(Saved data entries)
===== src/source/riscv_decode_pkg.sv =====
package riscv_decode_pkg;

	localparam int INSTR_W      = 32;
	localparam int PC_W_DEFAULT = 64;
	localparam int REG_IDX_W    = 5;
	localparam int SHAMT_W      = 6;
	localparam int ALU_OP_W     = 5;

	// major opcodes, instr[6:0]
	localparam logic [6:0] OPC_LUI       = 7'b0110111;
	localparam logic [6:0] OPC_AUIPC     = 7'b0010111;
	localparam logic [6:0] OPC_JAL       = 7'b1101111;
	localparam logic [6:0] OPC_JALR      = 7'b1100111;
	localparam logic [6:0] OPC_BRANCH    = 7'b1100011;
	localparam logic [6:0] OPC_LOAD      = 7'b0000011;
	localparam logic [6:0] OPC_STORE     = 7'b0100011;
	localparam logic [6:0] OPC_OP_IMM    = 7'b0010011;
	localparam logic [6:0] OPC_OP_IMM_32 = 7'b0011011;
	localparam logic [6:0] OPC_OP        = 7'b0110011;
	localparam logic [6:0] OPC_OP_32     = 7'b0111011;
	localparam logic [6:0] OPC_SYSTEM    = 7'b1110011;

	// only ecall is accepted under SYSTEM
	localparam logic [INSTR_W-1:0] ECALL_WORD = 32'h0000_0073;

	localparam logic [ALU_OP_W-1:0] ALU_NONE   = 5'd0;
	localparam logic [ALU_OP_W-1:0] ALU_ADD    = 5'd1;
	localparam logic [ALU_OP_W-1:0] ALU_SUB    = 5'd2;
	localparam logic [ALU_OP_W-1:0] ALU_SLL    = 5'd3;
	localparam logic [ALU_OP_W-1:0] ALU_SRL    = 5'd4;
	localparam logic [ALU_OP_W-1:0] ALU_SRA    = 5'd5;
	localparam logic [ALU_OP_W-1:0] ALU_XOR    = 5'd6;
	localparam logic [ALU_OP_W-1:0] ALU_OR     = 5'd7;
	localparam logic [ALU_OP_W-1:0] ALU_AND    = 5'd8;
	localparam logic [ALU_OP_W-1:0] ALU_LESS   = 5'd9;
	localparam logic [ALU_OP_W-1:0] ALU_LESSU  = 5'd10;
	localparam logic [ALU_OP_W-1:0] ALU_EQUAL  = 5'd11;
	localparam logic [ALU_OP_W-1:0] ALU_NEQ    = 5'd12;
	localparam logic [ALU_OP_W-1:0] ALU_GTE    = 5'd13;
	localparam logic [ALU_OP_W-1:0] ALU_GTEU   = 5'd14;
	localparam logic [ALU_OP_W-1:0] ALU_MUL    = 5'd15;
	localparam logic [ALU_OP_W-1:0] ALU_MULH   = 5'd16;
	localparam logic [ALU_OP_W-1:0] ALU_MULHSU = 5'd17;
	localparam logic [ALU_OP_W-1:0] ALU_MULHU  = 5'd18;
	localparam logic [ALU_OP_W-1:0] ALU_DIV    = 5'd19;
	localparam logic [ALU_OP_W-1:0] ALU_DIVU   = 5'd20;
	localparam logic [ALU_OP_W-1:0] ALU_REM    = 5'd21;
	localparam logic [ALU_OP_W-1:0] ALU_REMU   = 5'd22;
	localparam logic [ALU_OP_W-1:0] ALU_JUMP   = 5'd23;
	localparam logic [ALU_OP_W-1:0] ALU_IMMVAL = 5'd24;

	localparam logic [2:0] FMT_NONE = 3'd0;
	localparam logic [2:0] FMT_R    = 3'd1;
	localparam logic [2:0] FMT_I    = 3'd2;
	localparam logic [2:0] FMT_S    = 3'd3;
	localparam logic [2:0] FMT_SB   = 3'd4;
	localparam logic [2:0] FMT_U    = 3'd5;
	localparam logic [2:0] FMT_UJ   = 3'd6;

	localparam logic [1:0] MEM_NONE  = 2'd0;
	localparam logic [1:0] MEM_READ  = 2'd1;
	localparam logic [1:0] MEM_WRITE = 2'd2;

	// the U sizes are the zero-extending loads
	localparam logic [2:0] SIZE_NONE   = 3'd0;
	localparam logic [2:0] SIZE_BYTE   = 3'd1;
	localparam logic [2:0] SIZE_HALF   = 3'd2;
	localparam logic [2:0] SIZE_WORD   = 3'd3;
	localparam logic [2:0] SIZE_DOUBLE = 3'd4;
	localparam logic [2:0] SIZE_UBYTE  = 3'd5;
	localparam logic [2:0] SIZE_UHALF  = 3'd6;
	localparam logic [2:0] SIZE_UWORD  = 3'd7;

	localparam logic [1:0] BR_NONE    = 2'd0;
	localparam logic [1:0] BR_COND    = 2'd1;
	localparam logic [1:0] BR_UNCOND  = 2'd2;

	// one view per encoding format, msb first
	typedef struct packed {
		logic [6:0] funct7;
		logic [4:0] rs2;
		logic [4:0] rs1;
		logic [2:0] funct3;
		logic [4:0] rd;
		logic [6:0] opcode;
	} r_view_t;

	typedef struct packed {
		logic [11:0] imm_11_0;
		logic [4:0]  rs1;
		logic [2:0]  funct3;
		logic [4:0]  rd;
		logic [6:0]  opcode;
	} i_view_t;

	typedef struct packed {
		logic [6:0] imm_11_5;
		logic [4:0] rs2;
		logic [4:0] rs1;
		logic [2:0] funct3;
		logic [4:0] imm_4_0;
		logic [6:0] opcode;
	} s_view_t;

	typedef struct packed {
		logic       imm_12;
		logic [5:0] imm_10_5;
		logic [4:0] rs2;
		logic [4:0] rs1;
		logic [2:0] funct3;
		logic [3:0] imm_4_1;
		logic       imm_11;
		logic [6:0] opcode;
	} b_view_t;

	typedef struct packed {
		logic [19:0] imm_31_12;
		logic [4:0]  rd;
		logic [6:0]  opcode;
	} u_view_t;

	typedef struct packed {
		logic       imm_20;
		logic [9:0] imm_10_1;
		logic       imm_11;
		logic [7:0] imm_19_12;
		logic [4:0] rd;
		logic [6:0] opcode;
	} j_view_t;

	typedef union packed {
		r_view_t r;
		i_view_t i;
		s_view_t s;
		b_view_t b;
		u_view_t u;
		j_view_t j;
	} instr_word_u;

endpackage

Action item: Extract exactly and only the lines above from the line containing "localparam logic [1:0] MEM_WRITE = 2'd2;" through the line containing "localparam logic [2:0] SIZE_UHALF", both end lines included.

Result:
	localparam logic [1:0] MEM_WRITE = 2'd2;

	// the U sizes are the zero-extending loads
	localparam logic [2:0] SIZE_NONE   = 3'd0;
	localparam logic [2:0] SIZE_BYTE   = 3'd1;
	localparam logic [2:0] SIZE_HALF   = 3'd2;
	localparam logic [2:0] SIZE_WORD   = 3'd3;
	localparam logic [2:0] SIZE_DOUBLE = 3'd4;
	localparam logic [2:0] SIZE_UBYTE  = 3'd5;
	localparam logic [2:0] SIZE_UHALF  = 3'd6;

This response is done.